Ufak bir şey söyleyeceğim.

Eğer hikayeyi sevdiyseniz lütfen bölümleri votelemeyi unutmayın. Çünkü beğenileriniz ve yorumlarınız yazma isteğimi arttırır. Mutlu olurum 🫰

Şimdiden teşekkür ederim ve keyifli okumalar :))))

*********

"Bir spor mücadelesi."

Suyun içinde pişen noodle'a öfkeyle bakıyordum. Bir an önce pişmesini ve yemeyi istiyordum. Tabi tek ben yemeyecektim. Bay Kim en acılı olanı kendine yapmamı istemişti, ona da onu yapıyordum. Tabi bakışları yüzünden diken üzerindeydim, asla ona bakmıyordum. Ama o pozisyonunu bozmamıştı ve gözlerini dikmiş beni izliyordu. Elime yüzüme bulaştırmaktan korkuyordum doğrusu.

Neden gecenin bir vakti bir anda beni yakalayıp benden böyle bir şey istemişti bir fikrim yoktu. Ama kalkıp da 'yapmam' demeye zaten cesaretim yoktu, o sıkardı yani.

Aslında yemek yapmayı seviyordum, babam bile güzel olduğunu söylerdi. Gereksiz laf etse de iyiye bazen iyi diyebildiği zamanlar vardı. Ben de yemek yaparken kendi düşünceme, kafamın içine dalıyordum. Müzik de açıyordum ve bu terapi gibi geliyordu. Bir süreliğine olduğum konumdan kopuyor gibi oluyordum.

Sonunda pişen noodle'ı, tabakla buluşturdum. Taehyung'unkini koyarken bile acıdan dolayı burnumun içi yanmıştı. Nasıl yiyecekti bunu? Her neyse, bu beni değil onu ilgilendirirdi.

Masanın üzerine tabağını ve çubukları bıraktım. Kendi tabağımı da karşısına koydum. Neden beraber yemek zorundaydık ki?

Karşısındaki sandalyeye oturdum ve masaya yakınlaştım. Ona bakmamaya çalışarak elime aldığım çubuğu tabağın içine daldırdım ve hızla yemeye başladım. Gerçekten o kadar açtım ki ağzımdakini hızla çiğnerken gözlerimi de kapatmıştım. Onun da bana baktığını hissediyordum, bu beni aşırı rahatsız etse de açlıktan cidden umursamayacak durumdaydım ve hızla önümdekini kıtlıktan çıkmış gibi yemeye devam ettim.

O da sonunda bana bakmayı kesip önündekinden yedi ama hiç acı onu etkilememiş gibiydi. Gayet rahat bir şekilde yiyordu. Ben de önümdekini bitirdiğimde rahat bir nefes vermiştim. Gerçekten mutluydum, karnım doymuştu.

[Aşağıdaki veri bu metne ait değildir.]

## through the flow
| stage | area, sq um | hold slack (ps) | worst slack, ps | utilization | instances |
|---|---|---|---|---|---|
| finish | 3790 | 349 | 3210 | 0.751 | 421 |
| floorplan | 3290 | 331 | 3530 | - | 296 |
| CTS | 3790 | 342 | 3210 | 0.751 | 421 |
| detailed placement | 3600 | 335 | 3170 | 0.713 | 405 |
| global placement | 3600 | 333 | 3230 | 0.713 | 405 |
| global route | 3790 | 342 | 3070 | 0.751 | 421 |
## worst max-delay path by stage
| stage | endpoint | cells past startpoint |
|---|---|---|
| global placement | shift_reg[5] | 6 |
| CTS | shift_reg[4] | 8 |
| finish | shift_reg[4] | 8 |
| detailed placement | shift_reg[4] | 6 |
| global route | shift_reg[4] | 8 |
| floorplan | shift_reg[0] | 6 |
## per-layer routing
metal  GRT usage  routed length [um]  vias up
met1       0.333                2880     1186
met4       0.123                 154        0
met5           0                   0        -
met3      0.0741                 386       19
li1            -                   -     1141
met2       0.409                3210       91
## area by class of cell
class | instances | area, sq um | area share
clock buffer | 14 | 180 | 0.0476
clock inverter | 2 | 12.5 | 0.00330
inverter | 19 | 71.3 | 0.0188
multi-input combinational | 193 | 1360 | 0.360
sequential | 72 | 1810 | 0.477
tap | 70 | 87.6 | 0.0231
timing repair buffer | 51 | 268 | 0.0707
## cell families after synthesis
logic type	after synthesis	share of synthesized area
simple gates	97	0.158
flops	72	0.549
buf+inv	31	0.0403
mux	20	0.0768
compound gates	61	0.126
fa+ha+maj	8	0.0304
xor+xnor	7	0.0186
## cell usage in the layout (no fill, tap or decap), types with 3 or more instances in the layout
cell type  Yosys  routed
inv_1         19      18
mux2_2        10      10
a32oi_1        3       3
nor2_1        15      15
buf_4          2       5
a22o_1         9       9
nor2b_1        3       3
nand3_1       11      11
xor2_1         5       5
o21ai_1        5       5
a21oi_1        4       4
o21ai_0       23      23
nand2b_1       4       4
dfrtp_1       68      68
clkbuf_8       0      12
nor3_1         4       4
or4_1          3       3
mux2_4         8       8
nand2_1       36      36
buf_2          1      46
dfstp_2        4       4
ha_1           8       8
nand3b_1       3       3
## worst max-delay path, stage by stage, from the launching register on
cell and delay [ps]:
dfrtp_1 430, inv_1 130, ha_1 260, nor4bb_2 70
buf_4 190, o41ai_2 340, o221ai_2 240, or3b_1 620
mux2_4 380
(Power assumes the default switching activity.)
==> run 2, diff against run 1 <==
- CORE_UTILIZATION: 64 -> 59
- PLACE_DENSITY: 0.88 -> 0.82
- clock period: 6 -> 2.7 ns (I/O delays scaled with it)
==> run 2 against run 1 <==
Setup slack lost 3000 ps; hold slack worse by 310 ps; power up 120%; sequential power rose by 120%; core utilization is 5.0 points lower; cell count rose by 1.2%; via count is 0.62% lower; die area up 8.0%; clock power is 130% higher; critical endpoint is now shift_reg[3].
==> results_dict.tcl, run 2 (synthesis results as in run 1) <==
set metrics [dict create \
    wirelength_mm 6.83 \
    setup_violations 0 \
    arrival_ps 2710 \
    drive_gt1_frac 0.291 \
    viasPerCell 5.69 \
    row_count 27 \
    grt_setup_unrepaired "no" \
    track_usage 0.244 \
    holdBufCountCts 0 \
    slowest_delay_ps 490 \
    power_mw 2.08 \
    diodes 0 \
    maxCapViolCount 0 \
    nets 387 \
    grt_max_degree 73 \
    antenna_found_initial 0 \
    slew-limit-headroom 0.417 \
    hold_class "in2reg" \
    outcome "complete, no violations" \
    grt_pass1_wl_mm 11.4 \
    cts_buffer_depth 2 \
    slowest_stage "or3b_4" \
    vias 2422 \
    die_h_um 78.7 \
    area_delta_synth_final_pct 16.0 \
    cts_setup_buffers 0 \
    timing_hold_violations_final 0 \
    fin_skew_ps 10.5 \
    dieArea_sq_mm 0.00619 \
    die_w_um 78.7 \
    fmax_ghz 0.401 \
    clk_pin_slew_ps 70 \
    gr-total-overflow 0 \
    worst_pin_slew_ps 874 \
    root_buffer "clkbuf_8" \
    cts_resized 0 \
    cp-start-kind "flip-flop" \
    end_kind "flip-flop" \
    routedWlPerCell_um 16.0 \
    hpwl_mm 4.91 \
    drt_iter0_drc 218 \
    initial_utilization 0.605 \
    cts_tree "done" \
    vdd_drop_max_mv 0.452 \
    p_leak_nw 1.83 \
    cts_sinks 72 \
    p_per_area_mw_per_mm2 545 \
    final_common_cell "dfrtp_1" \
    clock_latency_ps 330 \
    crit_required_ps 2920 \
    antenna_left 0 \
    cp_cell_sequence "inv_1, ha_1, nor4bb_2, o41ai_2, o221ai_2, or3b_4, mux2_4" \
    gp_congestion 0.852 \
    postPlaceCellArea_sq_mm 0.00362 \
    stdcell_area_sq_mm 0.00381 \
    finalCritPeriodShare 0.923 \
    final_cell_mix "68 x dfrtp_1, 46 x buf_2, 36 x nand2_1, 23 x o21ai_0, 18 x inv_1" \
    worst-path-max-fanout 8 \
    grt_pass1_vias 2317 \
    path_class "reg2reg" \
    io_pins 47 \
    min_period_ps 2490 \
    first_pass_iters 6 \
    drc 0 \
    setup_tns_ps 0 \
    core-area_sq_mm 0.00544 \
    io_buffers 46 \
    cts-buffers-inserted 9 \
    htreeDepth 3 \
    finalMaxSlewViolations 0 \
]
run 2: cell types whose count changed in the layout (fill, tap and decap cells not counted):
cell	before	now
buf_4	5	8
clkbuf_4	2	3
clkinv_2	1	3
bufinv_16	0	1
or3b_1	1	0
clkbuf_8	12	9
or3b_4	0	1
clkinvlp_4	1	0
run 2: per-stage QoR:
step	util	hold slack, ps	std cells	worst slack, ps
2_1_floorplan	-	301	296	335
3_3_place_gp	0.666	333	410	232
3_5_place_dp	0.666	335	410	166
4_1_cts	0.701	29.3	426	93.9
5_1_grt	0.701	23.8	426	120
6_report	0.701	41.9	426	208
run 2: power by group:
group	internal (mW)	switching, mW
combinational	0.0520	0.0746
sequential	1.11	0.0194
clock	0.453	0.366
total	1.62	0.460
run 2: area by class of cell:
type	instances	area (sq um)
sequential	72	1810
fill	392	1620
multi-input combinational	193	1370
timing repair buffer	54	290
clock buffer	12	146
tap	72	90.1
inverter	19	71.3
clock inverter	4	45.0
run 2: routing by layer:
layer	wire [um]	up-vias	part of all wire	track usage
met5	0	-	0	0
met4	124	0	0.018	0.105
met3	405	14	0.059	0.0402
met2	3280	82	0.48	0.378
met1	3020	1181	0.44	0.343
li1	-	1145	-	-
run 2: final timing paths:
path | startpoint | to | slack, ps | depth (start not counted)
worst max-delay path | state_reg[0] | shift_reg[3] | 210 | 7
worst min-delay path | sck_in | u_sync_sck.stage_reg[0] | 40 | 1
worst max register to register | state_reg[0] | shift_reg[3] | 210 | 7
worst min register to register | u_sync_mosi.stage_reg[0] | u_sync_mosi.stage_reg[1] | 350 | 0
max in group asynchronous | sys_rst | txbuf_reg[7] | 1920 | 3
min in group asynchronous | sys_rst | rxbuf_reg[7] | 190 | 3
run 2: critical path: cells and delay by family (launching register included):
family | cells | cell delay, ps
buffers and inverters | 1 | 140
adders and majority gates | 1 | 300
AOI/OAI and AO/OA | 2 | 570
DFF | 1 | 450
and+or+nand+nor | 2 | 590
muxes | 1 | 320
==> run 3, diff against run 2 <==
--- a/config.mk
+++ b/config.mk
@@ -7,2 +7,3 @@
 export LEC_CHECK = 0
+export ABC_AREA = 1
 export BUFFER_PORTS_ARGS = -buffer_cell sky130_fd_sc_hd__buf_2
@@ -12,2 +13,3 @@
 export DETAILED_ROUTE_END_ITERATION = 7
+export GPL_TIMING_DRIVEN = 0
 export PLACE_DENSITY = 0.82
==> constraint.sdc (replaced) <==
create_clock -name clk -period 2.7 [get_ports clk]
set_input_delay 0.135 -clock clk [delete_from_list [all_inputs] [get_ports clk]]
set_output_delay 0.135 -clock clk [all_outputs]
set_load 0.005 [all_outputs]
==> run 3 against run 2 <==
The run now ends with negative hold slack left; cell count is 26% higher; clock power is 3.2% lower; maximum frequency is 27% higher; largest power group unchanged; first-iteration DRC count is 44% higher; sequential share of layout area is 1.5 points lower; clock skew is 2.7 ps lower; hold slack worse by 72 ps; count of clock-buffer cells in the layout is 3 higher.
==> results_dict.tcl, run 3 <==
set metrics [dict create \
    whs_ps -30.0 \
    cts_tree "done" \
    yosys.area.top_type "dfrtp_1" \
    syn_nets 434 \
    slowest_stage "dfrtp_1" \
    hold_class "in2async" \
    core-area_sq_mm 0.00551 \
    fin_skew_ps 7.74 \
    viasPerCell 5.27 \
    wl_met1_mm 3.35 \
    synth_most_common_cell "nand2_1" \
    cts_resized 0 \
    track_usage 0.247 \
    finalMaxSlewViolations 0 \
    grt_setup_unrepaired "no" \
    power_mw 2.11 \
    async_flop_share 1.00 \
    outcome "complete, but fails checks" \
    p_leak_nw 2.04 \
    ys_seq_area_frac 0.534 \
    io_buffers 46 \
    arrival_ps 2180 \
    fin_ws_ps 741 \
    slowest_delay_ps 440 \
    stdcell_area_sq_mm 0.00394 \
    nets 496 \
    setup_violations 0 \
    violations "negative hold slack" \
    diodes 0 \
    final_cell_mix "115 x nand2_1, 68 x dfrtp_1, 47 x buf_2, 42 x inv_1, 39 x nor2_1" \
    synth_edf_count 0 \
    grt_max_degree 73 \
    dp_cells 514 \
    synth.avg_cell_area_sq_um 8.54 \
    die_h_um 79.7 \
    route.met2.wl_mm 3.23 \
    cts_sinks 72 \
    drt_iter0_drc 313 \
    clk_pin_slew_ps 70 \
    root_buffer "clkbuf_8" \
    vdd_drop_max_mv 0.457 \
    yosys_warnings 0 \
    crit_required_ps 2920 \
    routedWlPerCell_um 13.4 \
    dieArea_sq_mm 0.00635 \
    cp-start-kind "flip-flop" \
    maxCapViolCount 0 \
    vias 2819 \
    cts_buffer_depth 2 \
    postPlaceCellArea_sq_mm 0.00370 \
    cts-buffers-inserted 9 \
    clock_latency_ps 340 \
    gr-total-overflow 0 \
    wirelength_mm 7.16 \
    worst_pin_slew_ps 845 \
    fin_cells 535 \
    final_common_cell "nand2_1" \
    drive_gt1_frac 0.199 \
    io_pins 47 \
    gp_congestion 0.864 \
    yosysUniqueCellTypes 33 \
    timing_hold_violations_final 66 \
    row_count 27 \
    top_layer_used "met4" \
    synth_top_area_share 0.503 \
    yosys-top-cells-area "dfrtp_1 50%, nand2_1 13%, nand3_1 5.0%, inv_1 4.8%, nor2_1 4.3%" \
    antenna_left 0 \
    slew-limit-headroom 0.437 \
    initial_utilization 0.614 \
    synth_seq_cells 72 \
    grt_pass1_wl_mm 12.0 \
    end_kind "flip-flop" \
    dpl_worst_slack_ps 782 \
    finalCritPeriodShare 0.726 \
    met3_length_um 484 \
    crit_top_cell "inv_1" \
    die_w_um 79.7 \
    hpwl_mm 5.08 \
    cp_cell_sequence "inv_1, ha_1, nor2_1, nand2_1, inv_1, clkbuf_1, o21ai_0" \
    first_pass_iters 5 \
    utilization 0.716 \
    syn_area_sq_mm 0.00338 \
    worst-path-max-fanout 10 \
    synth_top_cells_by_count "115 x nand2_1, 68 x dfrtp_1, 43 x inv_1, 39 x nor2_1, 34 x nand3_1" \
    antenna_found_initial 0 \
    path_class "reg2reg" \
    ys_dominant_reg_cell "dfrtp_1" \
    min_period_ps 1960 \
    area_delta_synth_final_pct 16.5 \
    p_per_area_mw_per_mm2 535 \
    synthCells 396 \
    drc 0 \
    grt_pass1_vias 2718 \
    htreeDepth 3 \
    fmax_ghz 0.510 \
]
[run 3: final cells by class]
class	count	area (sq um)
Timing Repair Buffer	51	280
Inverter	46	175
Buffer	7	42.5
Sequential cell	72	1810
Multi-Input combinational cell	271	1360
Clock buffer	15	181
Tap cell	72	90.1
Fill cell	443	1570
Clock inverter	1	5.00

Bu yüzden kafamı kaldırıp ona baktığımda göz göze geldik.

Ağzındakini çiğnerken bir anda konuşmuştu. "Telefonun nerde?"

Bir anda durdum. Telefonum? Onu babam ardımda kanıt kalmasın diye, işini garantiye almak istediği için parçalamıştı. Ve haberleşeceğimiz bir şey de vermemişti bana.

Dilimle kuruyan dudağımı ıslattım. Sonra da, "Evden kaçarken telefonu almak aklıma gelmedi, tek derdim kendimi kurtarmaktı." deyiverdim.

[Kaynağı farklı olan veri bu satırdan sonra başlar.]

File: config.mk
export PLATFORM = sky130hd
export DESIGN_NAME = oscillation_stop_monitor
export DESIGN_NICKNAME = d
export VERILOG_FILES = /design/src/pkg/osc_monitor_pkg.sv /design/src/pkg/osc_watch_if.sv /design/src/logic/stop_time_counter.sv /design/src/logic/oscillation_stop_monitor.sv
export SDC_FILE = /design/constraint.sdc
export NUM_CORES = 1
export LEC_CHECK = 0
export ABC_CLOCK_PERIOD_IN_PS = 2200
export BUFFER_PORTS_ARGS = -buffer_cell sky130_fd_sc_hd__buf_2
export CORE_MARGIN = 2
export CORE_UTILIZATION = 46
export CTS_BUF_LIST = sky130_fd_sc_hd__clkbuf_8
export DETAILED_ROUTE_END_ITERATION = 10
export PLACE_DENSITY = 0.75
export SYNTH_ARGS = -nofsm -noshare
export SYNTH_HDL_FRONTEND = slang
export SYNTH_SLANG_ARGS = --single-unit
File: constraint.sdc
create_clock -name clk_sys_i -period 2.2 [get_ports clk_sys_i]
set_input_delay 0.55 -clock clk_sys_i [delete_from_list [all_inputs] [get_ports clk_sys_i]]
set_output_delay 0.55 -clock clk_sys_i [all_outputs]
set_load 0.03 [all_outputs]
==> src/core/caae_pkg.sv <==
// shared constants and types for the table entry aging engine
package caae_pkg;
   // host register selects, 32-bit mode (select bit 0 ignored)
   localparam logic [4:0]  CAAE_SEL_CONFIG   = 5'h10;        // configuration register
   localparam logic [4:0]  CAAE_SEL_INTERVAL = 5'h18;        // aging interval register
   localparam logic [4:0]  CAAE_SEL_LIFE     = 5'h19;        // entry life register
   localparam logic [4:0]  CAAE_SEL_AGECMD   = 5'h1a;        // manual age command (write only)
   // configuration field positions
   localparam int          CAAE_CFG_AUTO_BIT = 13;           // automatic aging enable
   localparam int          CAAE_CFG_PRIO_BIT = 18;           // aging beats both ports
   // widths
   localparam int          CAAE_LIFE_W       = 9;            // entry life count width
   localparam int          CAAE_IDX_W        = 8;            // entry index width in carriers
   // values after reset
   localparam logic [31:0] CAAE_CONFIG_RST   = 32'h0000_0000; // configuration
   localparam logic [31:0] CAAE_INTERVAL_RST = 32'h02fa_f080; // one second at 50 MHz
   localparam logic [8:0]  CAAE_LIFE_RST     = 9'h12c;       // 300 intervals

   // one host register access, same clock as the engine
   typedef struct packed {
      logic                  cs;     // access strobe
      logic                  write;  // 1 write, 0 read
      logic [5:0]            regSel; // host_register_select
      logic [31:0]           wrData; // write data
   } caae_host_req_t;

   // one table operation from the synchronous or processor port
   typedef struct packed {
      logic                  req;    // held until granted
      logic                  learn;  // 1 learn, 0 search with aging
      logic                  perm;   // learned entry is permanent
      logic [CAAE_IDX_W-1:0] idx;    // entry matched or added
   } caae_port_req_t;
endpackage : caae_pkg
File: src/ultrasonic_range_timer.sv
// Ultrasonic range timer: start pulse, echo timing, supervision restart, bus slave.
//
// The AHB-Lite register port was chosen for this implementation.

//////////////////////////////////////////////////////////////////////////////
module ultrasonic_range_timer
  import sonar_pkg::*;
#(
  parameter logic [TRIG_W-1:0] PING_LIMIT = PING_COUNT,
  parameter logic [SUP_W-1:0] SUPERVISE_LAST = SUP_LAST
) (
  // Clock, reset and clock enable.
  input wire logic hclk,
  input wire logic hresetn,
  input wire logic ce,
  // AHB-Lite slave.
  input wire logic hsel,
  input wire logic [31:0] haddr,
  input wire logic [1:0] htrans,
  input wire logic hwrite,
  input wire logic [2:0] hsize,
  input wire logic hready,
  input wire logic [31:0] hwdata,
  output logic [31:0] hrdata,
  output logic hreadyout,
  output logic hresp,
  // Ranging module pins.
  output logic ping_start,
  input wire logic echo_in
);

  //////////////////////////////////////////////////////////////////////////////
  // Declarations.
  meas_state_e state_reg;
  meas_state_e state_next;
  logic [TRIG_W-1:0] trig_cnt_reg;
  logic [FLIGHT_W-1:0] flight_reg;
  logic [SUP_W-1:0] sup_cnt_reg;
  logic restart_n_reg;
  logic echo_prev_reg;
  logic ping_reg;
  logic run_reg;
  ahb_req_s req_reg;
  logic [31:0] rdata_reg;
  logic meas_rst_n;
  logic echo_rise;
  logic echo_fall;
  logic trig_done;
  logic sup_top;
  logic bus_accept;
  logic bus_write;
  logic [31:0] rd_mux;
  logic [31:0] status_word;
  ahb_req_s req_next;

  //////////////////////////////////////////////////////////////////////////////
  // Edge detection and decodes.

  // The edge compares the stored sample with the live input; inputs are synchronous.
  assign echo_rise = !echo_prev_reg && echo_in;
  assign echo_fall = echo_prev_reg && !echo_in;
  assign trig_done = (trig_cnt_reg == PING_LIMIT);
  assign sup_top = (sup_cnt_reg == SUPERVISE_LAST);

  // The restart is a flop output so the asynchronous clear never sees a glitch.
  assign meas_rst_n = hresetn && restart_n_reg;

  //////////////////////////////////////////////////////////////////////////////
  // Supervision counter and restart pulse.

  // Free running; the restart flop goes low for the one cycle after the top.
  always_ff @(posedge hclk or negedge hresetn) begin
    if (!hresetn) begin
      sup_cnt_reg <= '0;
      restart_n_reg <= 1'b1;
    end else if (ce) begin
      sup_cnt_reg <= sup_top ? '0 : sup_cnt_reg + 1'b1;
      restart_n_reg <= !sup_top;
    end
  end

  //////////////////////////////////////////////////////////////////////////////
  // Return-line sample.

  // Kept out of the restart so an edge is never invented after a restart.
  always_ff @(posedge hclk or negedge hresetn) begin
    if (!hresetn) begin
      echo_prev_reg <= 1'b0;
    end else if (ce) begin
      echo_prev_reg <= echo_in;
    end
  end

  //////////////////////////////////////////////////////////////////////////////
  // Measurement sequence.

  // Next state; state zero waits only while software has stopped ranging.
  always_comb begin
    state_next = state_reg;
    unique case (state_reg)
      ST_PING_START: begin
        if (run_reg) begin
          state_next = ST_PING_HOLD;
        end
      end
      ST_PING_HOLD: begin
        if (trig_done) begin
          state_next = ST_WAIT_RISE;
        end
      end
      ST_WAIT_RISE: begin
        if (echo_rise) begin
          state_next = ST_TIME_ECHO;
        end
      end
      ST_TIME_ECHO: begin
        if (echo_fall) begin
          state_next = ST_DONE;
        end
      end
      ST_DONE: begin
        state_next = ST_DONE;
      end
    endcase
  end

  // State, counters and the start pulse; the restart clears them at once.
  always_ff @(posedge hclk or negedge meas_rst_n) begin
    if (!meas_rst_n) begin
      state_reg <= ST_PING_START;
      trig_cnt_reg <= '0;
      flight_reg <= '0;
      ping_reg <= 1'b0;
    end else if (ce) begin
      state_reg <= state_next;
      if (state_reg == ST_PING_START && run_reg) begin
        ping_reg <= 1'b1;
      end
      if (state_reg == ST_PING_HOLD) begin
        if (trig_done) begin
          ping_reg <= 1'b0;
        end else begin
          trig_cnt_reg <= trig_cnt_reg + 1'b1;
        end
      end
      if (state_reg == ST_TIME_ECHO && !echo_fall) begin
        flight_reg <= flight_reg + 1'b1;
      end
    end
  end

  assign ping_start = ping_reg;

  //////////////////////////////////////////////////////////////////////////////
  // AHB-Lite slave.

  // Only whole-word NONSEQ or SEQ transfers are taken; others pass as idle.
  assign bus_accept = hsel && hready && htrans[1] && (hsize == HSIZE_WORD);
  assign bus_write = req_reg.valid && req_reg.write;

  // Address phase carried to the data phase.
  assign req_next.valid = bus_accept;
  assign req_next.write = hwrite;
  assign req_next.addr = haddr[ADDR_W-1:0];

  // Status word shows the sequence state, the done flag and both pins.
  assign status_word = {26'h0, ping_reg, echo_prev_reg, (state_reg == ST_DONE), state_reg};

  // Read selection; unmapped offsets read as zero.
  assign rd_mux = (haddr[ADDR_W-1:0] == OFS_FLIGHT) ? {10'h0, flight_reg} :
                  (haddr[ADDR_W-1:0] == OFS_CTRL) ? {31'h0, run_reg} :
                  (haddr[ADDR_W-1:0] == OFS_STATUS) ? status_word : 32'h0000_0000;

  // Zero wait states while enabled; a low enable stretches the transfer.
  assign hreadyout = ce;
  assign hresp = HRESP_OKAY;
  assign hrdata = rdata_reg;

  // Read data is captured at the address edge, so reads leave state untouched.
  always_ff @(posedge hclk or negedge hresetn) begin
    if (!hresetn) begin
      req_reg <= '0;
      rdata_reg <= RDATA_RESET;
    end else if (ce) begin
      req_reg <= req_next;
      if (bus_accept && !hwrite) begin
        rdata_reg <= rd_mux;
      end
    end
  end

  // Control write lands in the data phase; the flight register ignores writes.
  always_ff @(posedge hclk or negedge hresetn) begin
    if (!hresetn) begin
      run_reg <= CTRL_RUN_RESET;
    end else if (ce && bus_write && req_reg.addr == OFS_CTRL) begin
      run_reg <= hwdata[CTRL_RUN_BIT];
    end
  end

  //////////////////////////////////////////////////////////////////////////////
  // Checks.

  // Cycles the start pulse has been high, read only by the checks.
  logic [TRIG_W:0] ping_len_reg;
  always_ff @(posedge hclk or negedge hresetn) begin
    if (!hresetn) begin
      ping_len_reg <= '0;
    end else begin
      ping_len_reg <= ping_reg ? ping_len_reg + 1'b1 : '0;
    end
  end
endmodule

Göz göre göre yalan söylüyordum ama elimden hiçbir şey gelmiyordu. Başka çarem yoktu çünkü artık.

Gözleri o kadar sert ve delici bakıyordu ki içime titrek bir nefes çektim. Masanın altındaki ayak parmaklarımı içe doğru büktüm gerginlikle.

Başını çok kısa aşağı yukarı salladı. Bilmiyordum, bana inanmış mıydı bilmiyordum ama inandığını da hissetmiyordum. Önündekini yemeye devam etti ve benim durup da onu izlememe bir şey demedi.